Dr. Wall is a Professor of Biostatistics (in Psychiatry) at Columbia University. She has a Ph.D. in statistics from Iowa State University (1998) and was previously on the faculty in the School of Public Health at the University of Minnesota from 1998-2010. Her research has predominately focused on the development and improvement of biostatistical models and methods for research problems where the target variables of interest are latent, specifically variables that may be conceptual in nature or simply not measured directly. She also has made several methodological contributions in the areas of longitudinal and geographical (or spatial) data analysis. Most of Dr. Wall’s collaborative work has involved answering research questions in social/behavioral public health and psychiatry using observational studies based on large multilevel data sources as well as small clinical samples. In spring 2012, Dr.

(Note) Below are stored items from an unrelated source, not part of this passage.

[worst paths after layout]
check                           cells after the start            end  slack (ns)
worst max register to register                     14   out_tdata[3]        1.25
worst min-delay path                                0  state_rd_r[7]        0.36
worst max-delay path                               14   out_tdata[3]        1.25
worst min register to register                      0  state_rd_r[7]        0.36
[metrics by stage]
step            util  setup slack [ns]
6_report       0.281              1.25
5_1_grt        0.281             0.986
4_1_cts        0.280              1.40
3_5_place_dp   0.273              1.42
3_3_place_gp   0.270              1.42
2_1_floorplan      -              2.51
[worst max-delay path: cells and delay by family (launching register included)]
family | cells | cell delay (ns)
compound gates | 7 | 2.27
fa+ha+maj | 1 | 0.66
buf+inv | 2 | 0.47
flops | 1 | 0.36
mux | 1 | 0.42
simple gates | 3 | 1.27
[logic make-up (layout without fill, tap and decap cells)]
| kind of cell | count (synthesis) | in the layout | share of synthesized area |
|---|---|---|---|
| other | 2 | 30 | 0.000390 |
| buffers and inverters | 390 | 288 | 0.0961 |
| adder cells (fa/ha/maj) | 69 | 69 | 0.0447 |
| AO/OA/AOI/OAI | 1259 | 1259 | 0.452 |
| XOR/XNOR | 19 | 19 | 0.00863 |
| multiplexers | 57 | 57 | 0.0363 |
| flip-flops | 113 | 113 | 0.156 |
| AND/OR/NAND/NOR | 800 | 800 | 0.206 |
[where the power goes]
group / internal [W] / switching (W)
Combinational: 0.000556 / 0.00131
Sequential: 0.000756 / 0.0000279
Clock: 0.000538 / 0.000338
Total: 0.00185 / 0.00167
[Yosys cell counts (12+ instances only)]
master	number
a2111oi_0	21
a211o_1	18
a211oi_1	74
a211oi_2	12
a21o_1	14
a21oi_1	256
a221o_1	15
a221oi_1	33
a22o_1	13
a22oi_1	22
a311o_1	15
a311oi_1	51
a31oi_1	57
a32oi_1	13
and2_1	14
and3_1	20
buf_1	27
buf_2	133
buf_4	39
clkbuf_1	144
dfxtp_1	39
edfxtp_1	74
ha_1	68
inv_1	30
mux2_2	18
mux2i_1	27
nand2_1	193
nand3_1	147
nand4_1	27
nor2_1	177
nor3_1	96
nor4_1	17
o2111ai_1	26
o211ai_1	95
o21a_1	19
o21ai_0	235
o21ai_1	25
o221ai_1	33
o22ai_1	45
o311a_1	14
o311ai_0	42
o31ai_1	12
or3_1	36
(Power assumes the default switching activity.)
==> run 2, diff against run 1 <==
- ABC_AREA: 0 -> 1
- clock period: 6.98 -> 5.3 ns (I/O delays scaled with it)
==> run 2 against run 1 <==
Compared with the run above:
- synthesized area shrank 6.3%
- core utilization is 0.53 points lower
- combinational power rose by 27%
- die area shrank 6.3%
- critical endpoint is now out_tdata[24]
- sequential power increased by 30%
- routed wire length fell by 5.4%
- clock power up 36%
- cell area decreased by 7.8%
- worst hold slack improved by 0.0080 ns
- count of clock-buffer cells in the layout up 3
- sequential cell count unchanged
<file path="config.mk">
export PLATFORM = sky130hd
export DESIGN_NAME = formula_token_lexer
export DESIGN_NICKNAME = d
export VERILOG_FILES = /design/src/hdl/ftl_pkg.sv /design/src/hdl/ftl_lex_core.sv /design/src/hdl/ftl_out_queue.sv /design/src/hdl/formula_token_lexer.sv
export SDC_FILE = /design/constraint.sdc
export NUM_CORES = 1
export LEC_CHECK = 0
export ABC_AREA = 1
export BUFFER_PORTS_ARGS = -buffer_cell sky130_fd_sc_hd__buf_2
export CAP_MARGIN = 15
export CORE_MARGIN = 5
export CORE_UTILIZATION = 45
export DETAILED_ROUTE_END_ITERATION = 7
export GPL_TIMING_DRIVEN = 0
export PLACE_DENSITY_LB_ADDON = 0.15
export SYNTH_ARGS = -nofsm -noshare
export SYNTH_HDL_FRONTEND = slang
export SYNTH_SLANG_ARGS = --single-unit
export TNS_END_PERCENT = 1
</file>
<file path="constraint.sdc">
create_clock -name aclk -period 3.3 [get_ports aclk]
set_input_delay 0.33 -clock aclk [delete_from_list [all_inputs] [get_ports aclk]]
set_output_delay 0.33 -clock aclk [all_outputs]
set_load 0.02 [all_outputs]
</file>
--- src/tbe_mul.sv ---
// iterative 64x64 unsigned multiplier built on one 32x32 partial product unit
`timescale 1ns / 1ps
module tbe_mul (
  input  logic         clk_i,
  input  logic         rst_ni,
  input  logic         start_i,
  input  logic [63:0]  a_i,
  input  logic [63:0]  b_i,
  output logic         done_o,
  output logic [127:0] p_o
);

  logic         busy_q;
  logic [2:0]   step_q;
  logic [63:0]  a_q, b_q;
  logic [63:0]  prod_q;
  logic [1:0]   sh_q;
  logic [127:0] acc_q;
  logic         done_q;
  logic [31:0]  ah, bh;
  logic [127:0] part;

  assign ah = step_q[0] ? a_q[63:32] : a_q[31:0];
  assign bh = step_q[1] ? b_q[63:32] : b_q[31:0];

  always_comb begin
    case (sh_q)
      2'd0:    part = {64'b0, prod_q};
      2'd1:    part = {32'b0, prod_q, 32'b0};
      2'd2:    part = {prod_q, 64'b0};
      default: part = '0;
    endcase
  end

  always_ff @(posedge clk_i or negedge rst_ni) begin
    if (!rst_ni) begin
      busy_q <= 1'b0;
      step_q <= '0;
      done_q <= 1'b0;
    end else begin
      done_q <= 1'b0;
      if (start_i) begin
        busy_q <= 1'b1;
        step_q <= '0;
      end else if (busy_q) begin
        step_q <= step_q + 3'd1;
        if (step_q == 3'd4) begin
          busy_q <= 1'b0;
          done_q <= 1'b1;
        end
      end
    end
  end

  always_ff @(posedge clk_i) begin
    if (start_i) begin
      a_q   <= a_i;
      b_q   <= b_i;
      acc_q <= '0;
    end else if (busy_q) begin
      if (step_q != 3'd4) begin
        prod_q <= {32'b0, ah} * {32'b0, bh};
        sh_q   <= {1'b0, step_q[0]} + {1'b0, step_q[1]};
      end
      if (step_q != 3'd0) begin
        acc_q <= acc_q + part;
      end
    end
  end

  assign done_o = done_q;
  assign p_o    = acc_q;

endmodule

Wall will offer a course entitled “Latent Variable and Structural Equation Modeling for Health Sciences” through the Department of Biostatistics in the Mailman School of Public Health.


Date: Tuesday, October 4, 2011
Time: 3:30 - 4:30 P.M.
Location: New York State Psychiatric Institute
1051 Riverside Drive
6th Floor Multipurpose Room (6602)
New York, New York
(Directions)

RESERVATIONS ARE NOT REQUIRED

Coffee: 3:00 P.M.
Informal Reception: 4:30 to 5:00 P.M.